Tingginya inflasi tentunya bisa membuat daya beli masyarakat tergerus dan berdampak negatif ke pertumbuhan ekonomi. Apalagi Bank Indonesia (BI) masih enggan menaikkan suku bunga, rupiah pun tak bertenaga.
Meski demikian ada juga kabar baik. S&P Global pagi tadi merilis angka aktivitas manufaktur yang dicerminkan dengan Purchasing Managers' Index (PMI). Untuk periode Juli 2022, PMI manufaktur Indonesia berada di 51,3. Naik dibandingkan bulan sebelumnya yang sebesar 50,2 sekaligus jadi yang tertinggi dalam tiga bulan terakhir.
Pemesanan baru (new orders) meningkat setelah berada di tingkat yang rendah pada Juni. Dunia usaha menyebut peningkatan produksi terjadi seiring tumbuhnya permintaan dari konsumen.
Saat permintaan ekspor masih turun, permintaan domestik mampu mengambil alih.
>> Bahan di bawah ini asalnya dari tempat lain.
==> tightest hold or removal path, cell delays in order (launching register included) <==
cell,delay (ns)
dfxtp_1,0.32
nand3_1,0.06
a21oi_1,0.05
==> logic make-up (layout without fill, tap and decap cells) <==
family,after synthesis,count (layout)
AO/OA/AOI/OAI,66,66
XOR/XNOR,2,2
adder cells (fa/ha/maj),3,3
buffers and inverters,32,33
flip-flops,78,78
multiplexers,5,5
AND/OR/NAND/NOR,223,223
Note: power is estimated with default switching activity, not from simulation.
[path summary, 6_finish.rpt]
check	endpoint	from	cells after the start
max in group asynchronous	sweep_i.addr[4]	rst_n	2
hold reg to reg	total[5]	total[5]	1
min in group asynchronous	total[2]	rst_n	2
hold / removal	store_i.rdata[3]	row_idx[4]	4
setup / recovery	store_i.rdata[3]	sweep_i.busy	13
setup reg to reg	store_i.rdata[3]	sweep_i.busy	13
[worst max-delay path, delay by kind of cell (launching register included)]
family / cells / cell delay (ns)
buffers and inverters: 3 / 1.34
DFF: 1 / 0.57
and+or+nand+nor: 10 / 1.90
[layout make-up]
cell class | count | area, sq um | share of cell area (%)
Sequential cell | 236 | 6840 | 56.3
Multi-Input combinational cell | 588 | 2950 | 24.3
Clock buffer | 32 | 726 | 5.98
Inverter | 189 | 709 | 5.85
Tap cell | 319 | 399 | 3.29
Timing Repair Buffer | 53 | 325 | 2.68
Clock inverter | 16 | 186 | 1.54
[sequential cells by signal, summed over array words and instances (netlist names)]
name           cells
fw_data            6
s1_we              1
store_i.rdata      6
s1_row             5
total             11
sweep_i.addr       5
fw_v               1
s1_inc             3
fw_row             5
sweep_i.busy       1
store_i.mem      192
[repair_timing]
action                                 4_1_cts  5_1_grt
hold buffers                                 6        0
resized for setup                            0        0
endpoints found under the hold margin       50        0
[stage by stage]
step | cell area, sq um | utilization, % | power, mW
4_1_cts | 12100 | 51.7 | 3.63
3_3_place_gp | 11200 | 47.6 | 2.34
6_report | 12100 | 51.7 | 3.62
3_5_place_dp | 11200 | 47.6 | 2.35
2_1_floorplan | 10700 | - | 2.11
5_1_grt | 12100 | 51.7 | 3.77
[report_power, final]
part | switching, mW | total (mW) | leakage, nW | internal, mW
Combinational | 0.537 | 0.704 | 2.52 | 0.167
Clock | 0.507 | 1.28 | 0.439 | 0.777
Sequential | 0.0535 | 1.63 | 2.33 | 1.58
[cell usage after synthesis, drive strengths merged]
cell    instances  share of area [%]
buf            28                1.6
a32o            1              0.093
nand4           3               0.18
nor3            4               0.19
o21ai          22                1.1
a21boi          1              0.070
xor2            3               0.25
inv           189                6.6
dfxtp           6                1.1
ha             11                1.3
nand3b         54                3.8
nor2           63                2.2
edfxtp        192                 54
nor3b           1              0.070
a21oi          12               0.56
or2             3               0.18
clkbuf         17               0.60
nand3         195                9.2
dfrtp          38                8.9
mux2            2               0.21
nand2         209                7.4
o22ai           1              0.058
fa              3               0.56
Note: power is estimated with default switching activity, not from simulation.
## config.mk

```make
export PLATFORM = sky130hd
export DESIGN_NAME = cpu8_core
export DESIGN_NICKNAME = d
export VERILOG_FILES = /design/src/rtl/cpu8_pkg.sv /design/src/rtl/cpu8_alu.sv /design/src/rtl/cpu8_regfile.sv /design/src/rtl/cpu8_core.sv
export SDC_FILE = /design/constraint.sdc
export NUM_CORES = 1
export LEC_CHECK = 0
export BUFFER_PORTS_ARGS = -buffer_cell sky130_fd_sc_hd__clkbuf_2
export CORE_MARGIN = 2
export CORE_UTILIZATION = 55
export CTS_CLUSTER_DIAMETER = 50
export DETAILED_ROUTE_END_ITERATION = 12
export PLACE_DENSITY = 0.88
export SLEW_MARGIN = 5
export SYNTH_ARGS = -nofsm -noshare
export SYNTH_HDL_FRONTEND = slang
export SYNTH_SLANG_ARGS = --single-unit
```

## constraint.sdc

```tcl
create_clock -name clk -period 8 [get_ports clk]
set_input_delay 1.6 -clock clk [delete_from_list [all_inputs] [get_ports clk]]
set_output_delay 1.6 -clock clk [all_outputs]
set_load 0.05 [all_outputs]
```

## src/rtl/cpu8_pkg.sv

```systemverilog
package cpu8_pkg;

    localparam int BYTE_W = 8;
    localparam int PC_W   = 2 * BYTE_W;

    localparam logic [BYTE_W-1:0] OPC_MOVI = 8'h01;
    localparam logic [BYTE_W-1:0] OPC_ADD  = 8'h02;
    localparam logic [BYTE_W-1:0] OPC_SUB  = 8'h03;
    localparam logic [BYTE_W-1:0] OPC_JMP  = 8'h04;
    localparam logic [BYTE_W-1:0] OPC_JZ   = 8'h05;
    localparam logic [BYTE_W-1:0] OPC_JNZ  = 8'h06;
    localparam logic [BYTE_W-1:0] OPC_CMPI = 8'h07;
    localparam logic [BYTE_W-1:0] OPC_MOVR = 8'h08;
    localparam logic [BYTE_W-1:0] OPC_CMPR = 8'h09;
    localparam logic [BYTE_W-1:0] OPC_HLT  = 8'hFF;

    typedef enum logic [2:0] {
        S_OPCODE,
        S_ARG1,
        S_ARG2,
        S_EXEC,
        S_STOP
    } fsm_e;

    typedef enum logic [1:0] {
        ALU_PASS,
        ALU_ADD,
        ALU_SUB
    } alu_op_e;

    typedef struct packed {
        fsm_e              fsm;
        logic [PC_W-1:0]   pc;
        logic [BYTE_W-1:0] opcode;
        logic [BYTE_W-1:0] arg1;
        logic              zero;
        logic              carry;
        logic              error;
    } core_state_t;

    function automatic logic is_three_byte(input logic [BYTE_W-1:0] opc);
        return (opc == OPC_MOVI) || (opc == OPC_ADD)  || (opc == OPC_SUB)  ||
               (opc == OPC_JMP)  || (opc == OPC_JZ)   || (opc == OPC_JNZ)  ||
               (opc == OPC_CMPI) || (opc == OPC_MOVR) || (opc == OPC_CMPR);
    endfunction

endpackage

```

## src/rtl/cpu8_alu.sv

```systemverilog
module cpu8_alu
    import cpu8_pkg::*;
(
    input  alu_op_e           op_i,
    input  logic [BYTE_W-1:0] a_i,
    input  logic [BYTE_W-1:0] b_i,
    output logic [BYTE_W-1:0] result_o,
    output logic              carry_o,
    output logic              zero_o
);

    logic [BYTE_W:0] wide_d;

    always_comb begin
        wide_d = '0;
        unique case (op_i)
            ALU_ADD: wide_d = {1'b0, a_i} + {1'b0, b_i};
            ALU_SUB: wide_d = {1'b0, a_i} - {1'b0, b_i};
            default: wide_d = {1'b0, b_i};
        endcase
        result_o = wide_d[BYTE_W-1:0];
        carry_o  = wide_d[BYTE_W];
        zero_o   = (wide_d[BYTE_W-1:0] == '0);
    end

    // carry agrees with an unsigned comparison of the operands
    always_comb begin
        if (op_i == ALU_SUB) begin
            a_r5_borrow_matches_compare: assert (carry_o == (a_i < b_i));
        end
        if (op_i == ALU_ADD) begin
            a_r4_carry_matches_wrap: assert (carry_o == (result_o < a_i));
        end
    end

endmodule

```

## src/rtl/cpu8_regfile.sv

```systemverilog
module cpu8_regfile
    import cpu8_pkg::*;
#(
    parameter int NUM_REGS = 4,
    localparam int FLAT_W  = NUM_REGS * BYTE_W
) (
    input  logic              clk,
    input  logic              rst_n,
    input  logic [BYTE_W-1:0] rd_idx_a_i,
    input  logic [BYTE_W-1:0] rd_idx_b_i,
    output logic [BYTE_W-1:0] rd_val_a_o,
    output logic [BYTE_W-1:0] rd_val_b_o,
    input  logic              wr_en_i,
    input  logic [BYTE_W-1:0] wr_idx_i,
    input  logic [BYTE_W-1:0] wr_val_i,
    output logic [FLAT_W-1:0] regs_flat_o
);

    logic [BYTE_W-1:0] regs_q [NUM_REGS];
    logic [BYTE_W-1:0] regs_d [NUM_REGS];

    for (genvar g = 0; g < NUM_REGS; g++) begin : g_reg
        always_comb begin
            regs_d[g] = regs_q[g];
            if (wr_en_i && (wr_idx_i == BYTE_W'(g))) begin
                regs_d[g] = wr_val_i;
            end
        end

        always_ff @(posedge clk or negedge rst_n) begin
            if (!rst_n) begin
                regs_q[g] <= '0;
            end else begin
                regs_q[g] <= regs_d[g];
            end
        end

        assign regs_flat_o[g*BYTE_W +: BYTE_W] = regs_q[g];
    end

    // Out-of-range indices read as zero
    always_comb begin
        rd_val_a_o = '0;
        rd_val_b_o = '0;
        for (int i = 0; i < NUM_REGS; i++) begin
            if (rd_idx_a_i == BYTE_W'(i)) rd_val_a_o = regs_q[i];
            if (rd_idx_b_i == BYTE_W'(i)) rd_val_b_o = regs_q[i];
        end
    end

    // a write aimed past the last register leaves every register alone
    a_r9_oob_write_ignored: assert property (@(posedge clk) disable iff (!rst_n)
        (wr_en_i && (wr_idx_i >= BYTE_W'(NUM_REGS))) |=> $stable(regs_flat_o));

endmodule

```

## src/rtl/cpu8_core.sv

```systemverilog
module cpu8_core
    import cpu8_pkg::*;
#(
    parameter int NUM_REGS = 4,
    localparam int FLAT_W  = NUM_REGS * BYTE_W
) (
    input  logic              clk,
    input  logic              rst_n,
    output logic [PC_W-1:0]   mem_addr_o,
    output logic              mem_rd_o,
    input  logic [BYTE_W-1:0] mem_rdata_i,
    output logic [FLAT_W-1:0] regs_o,
    output logic              zero_o,
    output logic              carry_o,
    output logic              halted_o,
    output logic              error_o
);

    core_state_t cur_q, nxt_d;

    logic [BYTE_W-1:0] rd_val_a, rd_val_b;
    logic              wr_en_d;
    logic [BYTE_W-1:0] alu_b_d;
    alu_op_e           alu_op_d;
    logic [BYTE_W-1:0] alu_res;
    logic              alu_carry, alu_zero;
    logic [PC_W-1:0]   pc_inc;

    assign pc_inc = cur_q.pc + PC_W'(1);

    cpu8_regfile #(.NUM_REGS(NUM_REGS)) u_regs (
        .clk         (clk),
        .rst_n       (rst_n),
        .rd_idx_a_i  (cur_q.arg1),
        .rd_idx_b_i  (mem_rdata_i),
        .rd_val_a_o  (rd_val_a),
        .rd_val_b_o  (rd_val_b),
        .wr_en_i     (wr_en_d),
        .wr_idx_i    (cur_q.arg1),
        .wr_val_i    (alu_res),
        .regs_flat_o (regs_o)
    );

    cpu8_alu u_alu (
        .op_i     (alu_op_d),
        .a_i      (rd_val_a),
        .b_i      (alu_b_d),
        .result_o (alu_res),
        .carry_o  (alu_carry),
        .zero_o   (alu_zero)
    );

    always_comb begin
        nxt_d      = cur_q;
        mem_rd_o   = 1'b0;
        mem_addr_o = cur_q.pc;
        wr_en_d    = 1'b0;
        alu_op_d   = ALU_PASS;
        alu_b_d    = mem_rdata_i;

        unique case (cur_q.fsm)
            S_OPCODE: begin
                mem_rd_o  = 1'b1;
                nxt_d.pc  = pc_inc;
                nxt_d.fsm = S_ARG1;
            end

            S_ARG1: begin
                nxt_d.opcode = mem_rdata_i;
                if (mem_rdata_i == OPC_HLT) begin
                    nxt_d.fsm = S_STOP;
                end else if (!is_three_byte(mem_rdata_i)) begin
                    nxt_d.fsm   = S_STOP;
                    nxt_d.error = 1'b1;
                end else begin
                    mem_rd_o  = 1'b1;
                    nxt_d.pc  = pc_inc;
                    nxt_d.fsm = S_ARG2;
                end
            end

            S_ARG2: begin
                nxt_d.arg1 = mem_rdata_i;
                mem_rd_o   = 1'b1;
                nxt_d.pc   = pc_inc;
                nxt_d.fsm  = S_EXEC;
            end

            S_EXEC: begin
                nxt_d.fsm = S_OPCODE;
                unique case (cur_q.opcode)
                    OPC_MOVI, OPC_MOVR: begin
                        alu_op_d   = ALU_PASS;
                        alu_b_d    = (cur_q.opcode == OPC_MOVR) ? rd_val_b : mem_rdata_i;
                        wr_en_d    = 1'b1;
                        nxt_d.zero = alu_zero;
                    end
                    OPC_ADD, OPC_SUB: begin
                        alu_op_d    = (cur_q.opcode == OPC_ADD) ? ALU_ADD : ALU_SUB;
                        alu_b_d     = rd_val_b;
                        wr_en_d     = 1'b1;
                        nxt_d.zero  = alu_zero;
                        nxt_d.carry = alu_carry;
                    end
                    OPC_CMPI, OPC_CMPR: begin
                        alu_op_d    = ALU_SUB;
                        alu_b_d     = (cur_q.opcode == OPC_CMPR) ? rd_val_b : mem_rdata_i;
                        nxt_d.zero  = alu_zero;
                        nxt_d.carry = alu_carry;
                    end
                    OPC_JMP: begin
                        nxt_d.pc = {mem_rdata_i, cur_q.arg1};
                    end
                    OPC_JZ: begin
                        if (cur_q.zero) nxt_d.pc = {mem_rdata_i, cur_q.arg1};
                    end
                    OPC_JNZ: begin
                        if (!cur_q.zero) nxt_d.pc = {mem_rdata_i, cur_q.arg1};
                    end
                    default: begin
                        nxt_d.fsm   = S_STOP;
                        nxt_d.error = 1'b1;
                    end
                endcase
            end

            default: begin
                nxt_d.fsm = S_STOP;
            end
        endcase
    end

    always_ff @(posedge clk or negedge rst_n) begin
        if (!rst_n) begin
            cur_q <= '{fsm: S_OPCODE, pc: '0, opcode: '0, arg1: '0,
                       zero: 1'b0, carry: 1'b0, error: 1'b0};
        end else begin
            cur_q <= nxt_d;
        end
    end

    assign zero_o   = cur_q.zero;
    assign carry_o  = cur_q.carry;
    assign halted_o = (cur_q.fsm == S_STOP);
    assign error_o  = cur_q.error;

    // no reads while stopped, and the stop is permanent with frozen state
    a_r10_no_fetch_when_halted: assert property (@(posedge clk) disable iff (!rst_n)
        halted_o |-> !mem_rd_o);
    a_r10_halt_holds_state: assert property (@(posedge clk) disable iff (!rst_n)
        halted_o |=> (halted_o && $stable(regs_o) && $stable(zero_o) && $stable(carry_o)));

    // an error always comes with a stop
    a_r11_error_implies_halt: assert property (@(posedge clk) disable iff (!rst_n)
        error_o |-> halted_o);

    // second operand address follows the first
    a_r2_sequential_fetch: assert property (@(posedge clk) disable iff (!rst_n)
        (cur_q.fsm == S_ARG2) |-> (mem_rd_o && (mem_addr_o == $past(mem_addr_o) + PC_W'(1))));

    // compare never touches the register file
    a_r6_cmp_keeps_regs: assert property (@(posedge clk) disable iff (!rst_n)
        ((cur_q.fsm == S_EXEC) && ((cur_q.opcode == OPC_CMPI) || (cur_q.opcode == OPC_CMPR)))
        |=> $stable(regs_o));

    // next opcode read lands on the assembled target, low byte first
    a_r7_jump_target: assert property (@(posedge clk) disable iff (!rst_n)
        ((cur_q.fsm == S_EXEC) && (cur_q.opcode == OPC_JMP))
        |=> (mem_addr_o == {$past(mem_rdata_i), $past(cur_q.arg1)}));

    // an untaken conditional jump falls through to the next byte
    a_r8_fallthrough: assert property (@(posedge clk) disable iff (!rst_n)
        ((cur_q.fsm == S_EXEC) &&
         (((cur_q.opcode == OPC_JZ) && !cur_q.zero) || ((cur_q.opcode == OPC_JNZ) && cur_q.zero)))
        |=> (mem_addr_o == $past(cur_q.pc)));

endmodule

```
[config.mk]
export PLATFORM = sky130hd
export DESIGN_NAME = cbp_prober
export DESIGN_NICKNAME = d
export VERILOG_FILES = /design/src/rtl/cbp_pkg.sv /design/src/rtl/cbp_align.sv /design/src/rtl/cbp_seq.sv /design/src/rtl/cbp_prober.sv
export SDC_FILE = /design/constraint.sdc
export NUM_CORES = 1
export LEC_CHECK = 0
export BUFFER_PORTS_ARGS = -buffer_cell sky130_fd_sc_hd__buf_4
export CORE_MARGIN = 2
export CORE_UTILIZATION = 42
export DETAILED_ROUTE_END_ITERATION = 12
export PLACE_DENSITY_LB_ADDON = 0.1
export SLEW_MARGIN = 20
export SYNTH_ARGS = -nofsm -noshare
export SYNTH_HDL_FRONTEND = slang
export SYNTH_HIERARCHICAL = 1
export SYNTH_SLANG_ARGS = --single-unit
[constraint.sdc]
create_clock -name clk -period 1.11 [get_ports clk]
set_input_delay 0.1665 -clock clk [delete_from_list [all_inputs] [get_ports clk]]
set_output_delay 0.1665 -clock clk [all_outputs]
set_load 0.02 [all_outputs]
Penurunan ekspor bahkan berada di titik terendah sejak Agustus tahu lalu.
Dengan peningkatan permintaan, dunia usaha pun menambah tenaga kerja. Bahkan penambahan tenaga kerja berada di level tertinggi sepanjang sejarah pencatatan.
"Sektor manufaktur Indonesia mengembalikan momentum pertumbuhannya. Permintaan yang lebih tinggi, terutama dari konsumen domestik, membuat produksi meningkat. Peningkatan produksi mendorong dunia usaha untuk menambah tenaga kerja," papar SianJones, Ekonom Senior S&P Global Market Entelligence, seperti dikutip dari keterangan tertulis.